Village in Northamptonshire, England

Warkton is a small nucleated village and civil parish in the English county of Northamptonshire. It is approximately three miles north-east of the town of Kettering and seven miles west-northwest of Thrapston, and forms part of North Northamptonshire. At the time of the 2001 census, the parish's population was 144 people, reducing slightly to 136 at the 2011 Census.

The village's name means 'Farm/settlement which is connected to a man named Weorc(a)'.

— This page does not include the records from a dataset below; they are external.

File: config.mk
export PLATFORM = sky130hd
export DESIGN_NAME = load_queue
export DESIGN_NICKNAME = d
export VERILOG_FILES = /design/src/hdl/load_queue_pkg.sv /design/src/hdl/load_queue.sv /design/src/hdl/lq_entry_array.sv /design/src/hdl/lq_load_align.sv /design/src/hdl/lq_pointers.sv /design/src/hdl/lq_read_port.sv /design/src/hdl/lq_return_path.sv
export VERILOG_INCLUDE_DIRS = /design/src /design/src/include
export SDC_FILE = /design/constraint.sdc
export NUM_CORES = 1
export LEC_CHECK = 0
export BUFFER_PORTS_ARGS = -buffer_cell sky130_fd_sc_hd__buf_2
export CORE_MARGIN = 3
export CORE_UTILIZATION = 55
export DETAILED_ROUTE_END_ITERATION = 8
export PLACE_DENSITY_LB_ADDON = 0.05
export SETUP_SLACK_MARGIN = 0.02
export SKIP_LAST_GASP = 1
export SLEW_MARGIN = 10
export SYNTH_ARGS = -nofsm -noshare
export SYNTH_HDL_FRONTEND = slang
export SYNTH_SLANG_ARGS = --single-unit
File: constraint.sdc
create_clock -name i_clk -period 4.2 [get_ports i_clk]
set_input_delay 0.21 -clock i_clk [delete_from_list [all_inputs] [get_ports i_clk]]
set_output_delay 0.21 -clock i_clk [all_outputs]
set_load 0.1 [all_outputs]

The Grade I listed parish church of St Edmund is particularly noted for containing four Baroque marble monuments erected between the 1750s and 1830s to members of the local Montagu family of Boughton House. The monuments are housed in four niches in the specially constructed chancel. The original medieval (probably Norman) chancel was demolished to make way for its construction. The east window is large and of clear glass, flooding the chancel with light to show the white marble monuments at their best. Monuments to John Montagu, 2nd Duke of Montagu (1690–1749), and his wife, Mary Churchill (1689–1752) are by the renowned sculptor Louis-François Roubiliac. A third monument to Mary Montagu (1711–1775), daughter of John and Mary, is by Pieter Mathias van Gelder (1742–1824). These first three monuments are of very high quality, rivalling the Roubilliacs in Westminster Abbey. The fourth monument, to Elizabeth Scott, Duchess of Buccleuch (1743–1827), daughter of Mary, is by Thomas Campbell (1790–1858) and, though very fine, is of significantly lesser quality than the other three. The private family burial vault, adjacent to the chancel, contains the mortal remains of those celebrated in the monuments, together with their children, many who died in infancy, and Ralph Montagu, 1st Duke of Montagu (1638–c. 1709).

Local villages include Barton Seagrave, Weekley, Geddington and Grafton Underwood.